Source information:

`config.mk`:
```
export PLATFORM = sky130hd
export DESIGN_NAME = vga_text_renderer_flat
export DESIGN_NICKNAME = d
export VERILOG_FILES = /design/src/rtl/vga_text_renderer_if.sv /design/src/rtl/vga_text_renderer.sv /design/src/flat_wrapper.sv
export SDC_FILE = /design/constraint.sdc
export NUM_CORES = 1
export LEC_CHECK = 0
export ABC_CLOCK_PERIOD_IN_PS = 9770
export BUFFER_PORTS_ARGS = -buffer_cell sky130_fd_sc_hd__buf_2
export CAP_MARGIN = 20
export CORE_MARGIN = 2
export CORE_UTILIZATION = 46
export DETAILED_ROUTE_END_ITERATION = 6
export GPL_ROUTABILITY_DRIVEN = 0
export GPL_TIMING_DRIVEN = 0
export HOLD_SLACK_MARGIN = 0.06
export PLACE_DENSITY_LB_ADDON = 0.3
export SLEW_MARGIN = 30
export SYNTH_ARGS = -nofsm -noshare
export SYNTH_HDL_FRONTEND = slang
export SYNTH_SLANG_ARGS = --single-unit
export TNS_END_PERCENT = 30
```
`constraint.sdc`:
```
create_clock -name clk -period 9.77 [get_ports clk]
set_input_delay 1.4655 -clock clk [delete_from_list [all_inputs] [get_ports clk]]
set_output_delay 1.4655 -clock clk [all_outputs]
set_load 0.01 [all_outputs]
```
`src/rtl/vga_text_renderer_if.sv`:
```
// Signal bundle between the text renderer, the write side, the VGA timing generator and the glyph ROM.
interface vga_text_renderer_if;
  logic        clear;
  logic        wr_en;
  logic [3:0]  wr_col;
  logic [2:0]  wr_row;
  logic [3:0]  wr_code;
  logic        wr_ready;
  logic        busy;
  logic [9:0]  pix_x;
  logic [9:0]  pix_y;
  logic        video_on;
  logic        hsync_in;
  logic        vsync_in;
  logic [3:0]  glyph_code;
  logic [3:0]  glyph_row;
  logic [2:0]  glyph_col;
  logic        glyph_pixel;
  logic [11:0] rgb_out;
  logic        hsync_out;
  logic        vsync_out;

  // master: environment (writer, timing generator, ROM); slave: the renderer
  modport master (
    output clear, wr_en, wr_col, wr_row, wr_code,
    output pix_x, pix_y, video_on, hsync_in, vsync_in, glyph_pixel,
    input  wr_ready, busy, glyph_code, glyph_row, glyph_col,
    input  rgb_out, hsync_out, vsync_out
  );

  modport slave (
    input  clear, wr_en, wr_col, wr_row, wr_code,
    input  pix_x, pix_y, video_on, hsync_in, vsync_in, glyph_pixel,
    output wr_ready, busy, glyph_code, glyph_row, glyph_col,
    output rgb_out, hsync_out, vsync_out
  );
endinterface

```
`src/rtl/vga_text_renderer.sv`:
```
// Character-cell text renderer: glyph-code buffer with clear sweep, and a
// 2-stage pixel pipeline feeding the 8x16 glyph ROM and producing RGB + syncs.
module vga_text_renderer #(
  parameter int unsigned TEXT_COLS  = 16,
  parameter int unsigned TEXT_ROWS  = 8,
  parameter int unsigned ORIGIN_X   = 64,
  parameter int unsigned ORIGIN_Y   = 48,
  parameter logic [11:0] FG_RGB     = 12'hFFF,
  parameter logic [11:0] BG_RGB     = 12'h000,
  parameter logic [3:0]  CODE_BLANK = 4'hF
) (
  input logic clk,
  input logic rst_n,
  vga_text_renderer_if.slave bus
);

  localparam int unsigned N        = TEXT_COLS * TEXT_ROWS;
  localparam int unsigned ADDR_W   = $clog2(N);
  localparam int unsigned WIN_W    = 8 * TEXT_COLS;
  localparam int unsigned WIN_H    = 16 * TEXT_ROWS;
  localparam int unsigned CODE_MAX = 12;

  typedef enum logic {IDLE, CLEAR} state_t;

  state_t              state;
  logic [ADDR_W-1:0]   clr_addr;
  logic                busy_q;
  logic                wr_ready_q;
  logic [3:0]          mem [N];

  logic                wr_hit_c;
  logic [ADDR_W-1:0]   wr_addr_c;
  logic [9:0]          dx_c;
  logic [9:0]          dy_c;
  logic                in_win_c;
  logic [ADDR_W-1:0]   rd_addr_c;

  logic [3:0]          glyph_code_q;
  logic [3:0]          glyph_row_q;
  logic [2:0]          glyph_col_q;
  logic                in_win_q;
  logic                hs1_q, vs1_q;
  logic [11:0]         rgb_q;
  logic                hs2_q, vs2_q;

  // Write decode: only in IDLE, dropped when a clear arrives the same cycle
  assign wr_hit_c  = (state == IDLE) && !bus.clear && bus.wr_en &&
                     (32'(bus.wr_col) < TEXT_COLS) && (32'(bus.wr_row) < TEXT_ROWS);
  assign wr_addr_c = ADDR_W'(bus.wr_row) * ADDR_W'(TEXT_COLS) + ADDR_W'(bus.wr_col);

  // Clear-sweep FSM; reset lands in CLEAR so the unreset buffer gets blanked
  always_ff @(posedge clk or negedge rst_n) begin
    if (!rst_n) begin
      state      <= CLEAR;
      clr_addr   <= '0;
      busy_q     <= 1'b1;
      wr_ready_q <= 1'b0;
    end else begin
      case (state)
        IDLE: begin
          if (bus.clear) begin
            state      <= CLEAR;
            clr_addr   <= '0;
            busy_q     <= 1'b1;
            wr_ready_q <= 1'b0;
          end
        end
        CLEAR: begin
          if (bus.clear) begin
            clr_addr <= '0;
          end else if (clr_addr == ADDR_W'(N - 1)) begin
            state      <= IDLE;
            clr_addr   <= '0;
            busy_q     <= 1'b0;
            wr_ready_q <= 1'b1;
          end else begin
            clr_addr <= clr_addr + ADDR_W'(1);
          end
        end
        default: begin
          state      <= CLEAR;
          clr_addr   <= '0;
          busy_q     <= 1'b1;
          wr_ready_q <= 1'b0;
        end
      endcase
    end
  end

  always_ff @(posedge clk) begin
    if (state == CLEAR)
      mem[clr_addr] <= CODE_BLANK;
    else if (wr_hit_c)
      mem[wr_addr_c] <= bus.wr_code;
  end

  // Stage 1: window test and cell lookup from the current pixel coordinate
  assign dx_c      = bus.pix_x - 10'(ORIGIN_X);
  assign dy_c      = bus.pix_y - 10'(ORIGIN_Y);
  assign in_win_c  = bus.video_on &&
                     (32'(bus.pix_x) >= ORIGIN_X) && (32'(bus.pix_x) < ORIGIN_X + WIN_W) &&
                     (32'(bus.pix_y) >= ORIGIN_Y) && (32'(bus.pix_y) < ORIGIN_Y + WIN_H);
  assign rd_addr_c = ADDR_W'((dy_c >> 4) * 10'(TEXT_COLS) + (dx_c >> 3));

  // Read register doubles as glyph_code; read-first against a same-cycle write
  always_ff @(posedge clk or negedge rst_n) begin
    if (!rst_n) begin
      glyph_code_q <= '0;
      glyph_row_q  <= '0;
      glyph_col_q  <= '0;
      in_win_q     <= 1'b0;
      hs1_q        <= 1'b1;
      vs1_q        <= 1'b1;
    end else begin
      glyph_code_q <= mem[rd_addr_c];
      glyph_row_q  <= dy_c[3:0];
      glyph_col_q  <= 3'd7 - dx_c[2:0];
      in_win_q     <= in_win_c;
      hs1_q        <= bus.hsync_in;
      vs1_q        <= bus.vsync_in;
    end
  end

  // Stage 2: colour from ROM pixel; codes above 12 render as background
  always_ff @(posedge clk or negedge rst_n) begin
    if (!rst_n) begin
      rgb_q <= BG_RGB;
      hs2_q <= 1'b1;
      vs2_q <= 1'b1;
    end else begin
      rgb_q <= (in_win_q && (glyph_code_q <= 4'(CODE_MAX)) && bus.glyph_pixel) ? FG_RGB : BG_RGB;
      hs2_q <= hs1_q;
      vs2_q <= vs1_q;
    end
  end

  assign bus.busy       = busy_q;
  assign bus.wr_ready   = wr_ready_q;
  assign bus.glyph_code = glyph_code_q;
  assign bus.glyph_row  = glyph_row_q;
  assign bus.glyph_col  = glyph_col_q;
  assign bus.rgb_out    = rgb_q;
  assign bus.hsync_out  = hs2_q;
  assign bus.vsync_out  = vs2_q;

endmodule

```
`src/flat_wrapper.sv`:
```
// flat-port wrapper written by rule: the top's interface ports become plain ports
module vga_text_renderer_flat 
#(
  parameter int unsigned TEXT_COLS  = 16,
  parameter int unsigned TEXT_ROWS  = 8,
  parameter int unsigned ORIGIN_X   = 64,
  parameter int unsigned ORIGIN_Y   = 48,
  parameter logic [11:0] FG_RGB     = 12'hFFF,
  parameter logic [11:0] BG_RGB     = 12'h000,
  parameter logic [3:0]  CODE_BLANK = 4'hF
)
  (clk, rst_n, bus_clear, bus_wr_en, bus_wr_col, bus_wr_row, bus_wr_code, bus_pix_x, bus_pix_y, bus_video_on, bus_hsync_in, bus_vsync_in, bus_glyph_pixel, bus_wr_ready, bus_busy, bus_glyph_code, bus_glyph_row, bus_glyph_col, bus_rgb_out, bus_hsync_out, bus_vsync_out);
  vga_text_renderer_if bus_i ();
  input logic clk;
  input logic rst_n;
  input wire logic [$bits(bus_i.clear)-1:0] bus_clear;
  input wire logic [$bits(bus_i.wr_en)-1:0] bus_wr_en;
  input wire logic [$bits(bus_i.wr_col)-1:0] bus_wr_col;
  input wire logic [$bits(bus_i.wr_row)-1:0] bus_wr_row;
  input wire logic [$bits(bus_i.wr_code)-1:0] bus_wr_code;
  input wire logic [$bits(bus_i.pix_x)-1:0] bus_pix_x;
  input wire logic [$bits(bus_i.pix_y)-1:0] bus_pix_y;
  input wire logic [$bits(bus_i.video_on)-1:0] bus_video_on;
  input wire logic [$bits(bus_i.hsync_in)-1:0] bus_hsync_in;
  input wire logic [$bits(bus_i.vsync_in)-1:0] bus_vsync_in;
  input wire logic [$bits(bus_i.glyph_pixel)-1:0] bus_glyph_pixel;
  output wire logic [$bits(bus_i.wr_ready)-1:0] bus_wr_ready;
  output wire logic [$bits(bus_i.busy)-1:0] bus_busy;
  output wire logic [$bits(bus_i.glyph_code)-1:0] bus_glyph_code;
  output wire logic [$bits(bus_i.glyph_row)-1:0] bus_glyph_row;
  output wire logic [$bits(bus_i.glyph_col)-1:0] bus_glyph_col;
  output wire logic [$bits(bus_i.rgb_out)-1:0] bus_rgb_out;
  output wire logic [$bits(bus_i.hsync_out)-1:0] bus_hsync_out;
  output wire logic [$bits(bus_i.vsync_out)-1:0] bus_vsync_out;
  assign bus_i.clear = bus_clear;
  assign bus_i.wr_en = bus_wr_en;
  assign bus_i.wr_col = bus_wr_col;
  assign bus_i.wr_row = bus_wr_row;
  assign bus_i.wr_code = bus_wr_code;
  assign bus_i.pix_x = bus_pix_x;
  assign bus_i.pix_y = bus_pix_y;
  assign bus_i.video_on = bus_video_on;
  assign bus_i.hsync_in = bus_hsync_in;
  assign bus_i.vsync_in = bus_vsync_in;
  assign bus_i.glyph_pixel = bus_glyph_pixel;
  assign bus_wr_ready = bus_i.wr_ready;
  assign bus_busy = bus_i.busy;
  assign bus_glyph_code = bus_i.glyph_code;
  assign bus_glyph_row = bus_i.glyph_row;
  assign bus_glyph_col = bus_i.glyph_col;
  assign bus_rgb_out = bus_i.rgb_out;
  assign bus_hsync_out = bus_i.hsync_out;
  assign bus_vsync_out = bus_i.vsync_out;
  vga_text_renderer #(.TEXT_COLS(TEXT_COLS), .TEXT_ROWS(TEXT_ROWS), .ORIGIN_X(ORIGIN_X), .ORIGIN_Y(ORIGIN_Y), .FG_RGB(FG_RGB), .BG_RGB(BG_RGB), .CODE_BLANK(CODE_BLANK)) u_core (.clk(clk), .rst_n(rst_n), .bus(bus_i));
endmodule
```
==> run metrics, run 1 <==
status complete, no violations; WL/cell 26.80 um; CP max FO 10; flops & latches, synth about 540; maxcap violations 0; CTS tree built; grt total ovfl 0; FF-to-FF setup slack approximately 6.2 ns; HPWL Detailed approximately 33000 um; Final period util between 40% and 50%; path depth of the worst reg2reg path 6; Worst Clk Skew approximately 0.029 ns; cell area after layout 24570 um2; core area about 46000 um2; post-CTS setup buffer count 0; Row Count a little under 80; Synthesized Nets approximately 1100; drt initial violations ~970; Post-DRT Antenna Nets 0; RSZ-0062 raised after global routing false; via count of the first global-routing pass about 11000; width of the die between 200 and 250 um; global-route wire length before repair 72830 um; Synth area leaders edfxtp_1, mux4_2, dfrtp_1; Top FF cell, synth edfxtp_1; clock transition at the registers of the reported paths roughly 0.06 ns; Clock Power Share about two fifths; Layout Nets 1231; area growth from synthesis to layout 13.65%; Final WS setup between 5 and 6 ns; EDFF count, synth 512; area of the mapped netlist around 22000 um2; maximum clock rate ~0.21 GHz; Cell Area, Placed around 23000 um2; setup TNS 0 ns; Arr. time, crit path approximately 5.2 ns; CTS root buf clkbuf_16; Post-CTS Hold Fix Bufs 0; commonest non-fill, non-tap cell in the layout edfxtp_1; pwr dens between 150 and 200 nW/um2; Seq pwr share a little over half; final hold vios 0; leakage power roughly 8.8 nW; H-Tree Depth 2; Worst Setup Start Kind input port; CTS resizes 0; biggest area consumer among synthesized cells edfxtp_1; Worst setup EP type register; Worst Path Class, Setup input port to register; pin count of the biggest net entering global routing between 60 and 70; Int Pwr 3.730 mW; final setup fails 0; fin. max-slew vios 0; Routed WL ~50000 um; clk_lat worst skew ~0.60 ns; share of post-route cells with drive strength above 1 a little under a third; Critical Path Source bus_pix_x[6]; n_diodes 0; Initial Utilization a little under half; most frequent cells in the layout edfxtp_1, mux4_2, nor2_1, buf_2, clkbuf_16; post-synthesis sequential area ratio between 70% and 80%; antenna violations before repair 0; Critical path destination u_core.bus.glyph_code[0]$_DFF_PN0_; CP required approximately 10 ns; Rel. slew slack a little over a third; cts bufs inserted 52; Worst-Margin Slew around 0.96 ns; DRC violations left 0; GRT Overall Usage about 20%; pre-CTS WS ~4.5 ns; clk buf depth 3; Ys Warns 0; Worst R2R End u_core.mem[56][1]$_DFFE_PP_; fill cell count approximately 3600; maximum vdd drop about 150 uV; post-synthesis cell type count between 40 and 50; Hold Path Class register to register; cell count after synthesis between 1000 and 1500; Synth top area share between 70% and 80%; R2R Path Start u_core.state$_DFF_PN1_; Die ar. roughly 50000 um2; switching pwr a little over 1 mW; Final min period around 4.7 ns; CTS sink cnt between 500 and 600; Via density 5.859; die height around 220 um; Logic pwr share roughly 5.4%; sw frac a little over a fifth; Synth Area per Inst a little over 20 um2; via count ~11000; async set-reset flop share out of synthesis about 5.0%; IO buf count 62; boundary pin count 66; TritonRoute pass-1 iters 5
==> kinds of logic (layout without fill, tap and decap cells) <==
family / count (synthesis) / after routing / synth area share (%)
AOI/OAI and AO/OA: 33 / 33 / 0.9896
xor gates and xnor gates: 8 / 8 / 0.3877
adders and majority gates: 7 / 7 / 0.4398
buffers and inverters: 73 / 238 / 1.817
DFF: 539 / 539 / 74.27
muxes: 179 / 179 / 17.59
and+or+nand+nor: 222 / 222 / 4.502
==> state kept, by name, summed over array words and instances (netlist names) <==
signal,count
u_core.hs1_q,1
u_core.bus.glyph_row,4
u_core.vs1_q,1
u_core.bus.glyph_code,4
u_core.bus.glyph_col,3
u_core.bus.vsync_out,1
u_core.bus.rgb_out,1
u_core.mem,512
u_core.bus.busy,1
u_core.clr_addr,7
u_core.bus.wr_ready,1
u_core.bus.hsync_out,1
u_core.state,1
u_core.in_win_q,1
==> through the flow <==
| step | std cells | power (mW) | hold slack, ns | utilization (%) |
|---|---|---|---|---|
| 2_1_floorplan | 1061 | 2.711 | 0.3452 | - |
| 3_3_place_gp | 1730 | 2.818 | 0.3491 | 48.84 |
| 6_report | 1833 | 4.746 | 0.3548 | 52.89 |
| 3_5_place_dp | 1738 | 2.820 | 0.3504 | 49.28 |
| 4_1_cts | 1833 | 4.768 | 0.3565 | 52.89 |
| 5_1_grt | 1833 | 4.868 | 0.3627 | 52.89 |
==> layer usage <==
layer | track usage [%] | vias to the layer above | wire length [um]
met1 | 28.60 | 5680 | 20290
met4 | 5.867 | 0 | 1090
met3 | 3.333 | 76 | 3407
met2 | 33.42 | 440 | 24340
li1 | - | 4543 | -
met5 | 0 | - | 0
==> power groups by stage <==
stage	sequential (mW)	combinational, mW	clock (mW)
after floorplan	2.56	0.146	0
after global placement	2.56	0.258	0
after detailed placement	2.56	0.260	0
after CTS	2.51	0.261	2.00
after global routing	2.51	0.271	2.09
final	2.51	0.258	1.98
==> critical path: stages <==
cell	delay [ns]
buf_2	0.17
inv_2	0.20
buf_1	0.53
ha_1	0.24
inv_1	0.04
ha_1	0.50
clkbuf_1	0.71
mux4_2	0.44
mux2_2	0.32
o22ai_1	0.34
a211oi_1	0.15
==> cells in the mapped netlist, types with 5 or more instances <==
master / count
a211oi_1: 8
a21oi_1: 6
and2_1: 5
buf_1: 9
buf_2: 14
buf_4: 13
buf_6: 7
clkbuf_1: 20
dfrtp_1: 21
dfstp_2: 6
edfxtp_1: 512
ha_1: 6
inv_1: 9
mux2_2: 8
mux2i_1: 11
mux4_2: 160
nand2_1: 27
nand2b_1: 23
nand3_1: 5
nor2_1: 140
o21ai_0: 7
==> area by class of cell <==
type | count | area (um2) | area share (%)
buffer | 63 | 366.6 | 1.492
clock buffer | 63 | 1436 | 5.846
clock inverter | 32 | 242.7 | 0.9879
inverter | 10 | 37.54 | 0.1528
multi-input combinational | 449 | 5200 | 21.16
sequential | 539 | 16060 | 65.35
tap | 607 | 759.5 | 3.091
timing repair buffer | 70 | 470.5 | 1.915
==> how the worst min path moves through the flow <==
stage                            from                             end  slack (ns)  cells after the start
3_5_place_dp   u_core.hs1_q$_DFF_PN1_  u_core.bus.hsync_out$_DFF_PN1_        0.35                      0
4_1_cts        u_core.hs1_q$_DFF_PN1_  u_core.bus.hsync_out$_DFF_PN1_        0.36                      0
3_3_place_gp   u_core.hs1_q$_DFF_PN1_  u_core.bus.hsync_out$_DFF_PN1_        0.35                      0
2_1_floorplan  u_core.hs1_q$_DFF_PN1_  u_core.bus.hsync_out$_DFF_PN1_        0.35                      0
5_1_grt        u_core.hs1_q$_DFF_PN1_  u_core.bus.hsync_out$_DFF_PN1_        0.36                      0
6_report       u_core.hs1_q$_DFF_PN1_  u_core.bus.hsync_out$_DFF_PN1_        0.35                      0
No activity file was read; power rests on OpenSTA's default activity.
==> inputs of run 2 (changes only) <==
- ABC_AREA: not set -> 1
- ABC_CLOCK_PERIOD_IN_PS: 9770 -> 4150
- clock period: 9.77 -> 4.15 ns (I/O delays scaled with it)
==> run 2 against run 1 <==
Net effect: non-clock buffer count increased by 71; cell count up 56%; hold slack worse by 0.24 ns; critical path type unchanged; register-to-register slack worse by 5.3 ns; sequential share of layout area is 2.9 points lower; combinational power grew to 3.2 times the previous value; largest cell class unchanged; first-iteration DRC count is 140% higher; critical path depth up 4; synthesized cell count rose by 90%.
==> run metrics, run 2 <==
cts bufs inserted 54 (+3.8%); Layout Nets 2190 (+78%); Rel. slew slack 34.60% (-0.98 points); via count 16130 (+50%); final setup fails 0 (unchanged); RSZ-0062 raised after global routing false; Post-DRT Antenna Nets 0 (unchanged); die height 225.9 um (+2.3%); Placed Cells 2751 (+58%); global-route wire length before repair 95920 um (+32%); Worst-Margin Slew 0.9811 ns (+0.02295 ns); post-synthesis cell type count 38 (-12%); pwr dens 445.3 nW/um2 (+130%); Final period util ~95%; biggest area consumer among synthesized cells edfxtp_1; Row Count 81 (+2.5%); fill cell count 4185 (+16%); DRC violations left 0 (unchanged); Die ar. 51040 um2 (+4.7%); IO buf count 64 (+3.2%); Ys Warns 0 (unchanged); n_diodes 0 (unchanged); Cell Area, Placed 23990 um2 (+4.8%); Initial Utilization 46.48% (-0.062 points); Synth Area per Inst 11.24 um2 (-45%); clk_lat worst skew 0.62 ns (+0.02 ns); clock transition at the registers of the reported paths 0.06 ns (about the same); Hold Path Class input port to register; Via density 5.654 (-3.5%); clk buf depth 3 (unchanged); CTS tree built; area growth from synthesis to layout 13.40%; via count of the first global-routing pass 15120 (+39%); post-synthesis sequential area ratio 70.87% (-3.4 points); Top Usage Layer GRT met2; final core occ 52.70% (-0.19 points); Worst Clk Skew 0.01103 ns (-0.01793 ns); CP required 4.61 ns (-5.59 ns); GRT Overall Usage 26.14% (+5.7 points); maximum vdd drop 344.1 uV (+130%); pre-CTS WS -0.3177 ns (-4.809 ns); drt initial violations 2295 (+140%); EDFF count, synth 512 (unchanged); maxcap violations 0 (unchanged); share of post-route cells with drive strength above 1 10.65% (-20 points); Worst Setup Start Kind input port; most frequent cell after synthesis nand2_1; Synth area leaders edfxtp_1, nand2_1, nand3_1; final worst hold slack 0.1099 ns (-0.2449 ns); Final WS setup 0.1971 ns (-4.846 ns); CTS sink cnt 539 (unchanged); boundary pin count 66 (unchanged); commonest non-fill, non-tap cell in the layout nand2_1; Non-Filler Instances 2852 (+56%); top flop regs u_core.mem (512), u_core.clr_addr (7); width of the die 225.9 um (+2.3%); most frequent cells in the layout nand2_1, edfxtp_1, nand3_1, nor2_1, clkbuf_1; largest reg by FF count u_core.mem; status complete, no violations; post-CTS setup buffer count 0 (unchanged); HPWL Detailed 45430 um (+40%); core area 48750 um2 (+4.9%); grt total ovfl 0 (unchanged); Synth top area share 67.86% (-3.3 points); async set-reset flop share out of synthesis 5.009% (unchanged); flops & latches, synth 539 (unchanged); H-Tree Depth 2 (unchanged); met1 global-route usage 34.96% (+6.4 points); area of the mapped netlist 22660 um2 (+4.8%); pin count of the biggest net entering global routing 59 (-3.3%); met2 usage 41.45% (+8.0 points); Final min period a little under 4 ns; CTS root buf clkbuf_16; leakage power 9.687 nW (+11%); Worst setup EP type register; met3 usage 5.517% (+2.2 points); cell count after synthesis 2015 (+90%); CP max FO 10 (unchanged); fin. max-slew vios 0 (unchanged); Synth top cells by count nand2_1, edfxtp_1, nand3_1, nor2_1, clkbuf_1; Arr. time, crit path 4.41 ns (-0.75 ns); Worst Path Class, Setup input port to register; antenna violations before repair 0 (unchanged); maximum clock rate ~0.25 GHz; Synthesized Nets 2061 (+86%); Top FF cell, synth edfxtp_1; WL/cell 23.22 um (-13%); cell area after layout 25690 um2 (+4.6%); Routed WL 66210 um (+35%); TritonRoute pass-1 iters 6 (+1); Largest register FFs 512 (unchanged); final hold vios 0 (unchanged)
-- run 2: changes by cell type after synthesis, moves of 23 or more --
cell      change
clkbuf_1     +54
inv_1        +23
mux4_2      -160
nand3_1     +464
nand2b_1     -23
nand2_1     +601
-- run 2: repair_timing --
item	in CTS	in global routing
gates resized for setup	0	0
hold buffers	1	0
endpoints found under the hold margin	21	0
-- run 2: path summary, 6_finish.rpt --
check / slack, ns / start / end / cells past startpoint
max reg2reg: 0.96 / u_core.state$_DFF_PN1_ / u_core.mem[89][3]$_DFFE_PP_ / 10
max: 0.20 / bus_pix_x[6] / u_core.bus.glyph_code[2]$_DFF_PN0_ / 15
min reg2reg: 0.36 / u_core.hs1_q$_DFF_PN1_ / u_core.bus.hsync_out$_DFF_PN1_ / 0
min in group asynchronous: 0.56 / rst_n / u_core.bus.glyph_col[1]$_DFF_PN0_ / 2
max in group asynchronous: 3.20 / rst_n / u_core.clr_addr[5]$_DFFE_PN0P_ / 2
min: 0.11 / bus_hsync_in / u_core.hs1_q$_DFF_PN1_ / 1
-- run 2: layout make-up --
type | count | area, um2 | share of cell area (%)
clock buffers | 71 | 1455 | 5.664
multi-input cells | 1303 | 5854 | 22.79
repair buffers | 73 | 505.5 | 1.967
flip-flops and latches | 539 | 16060 | 62.50
well taps | 664 | 830.8 | 3.234
clock inverters | 29 | 234.0 | 0.9107
plain buffers | 131 | 596.8 | 2.323
inverters | 42 | 157.7 | 0.6136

Aim of the exercise:
Where a line of the records has the string "sweep", return that line.

Output of the exercise:
// Character-cell text renderer: glyph-code buffer with clear sweep, and a
  // Clear-sweep FSM; reset lands in CLEAR so the unreset buffer gets blanked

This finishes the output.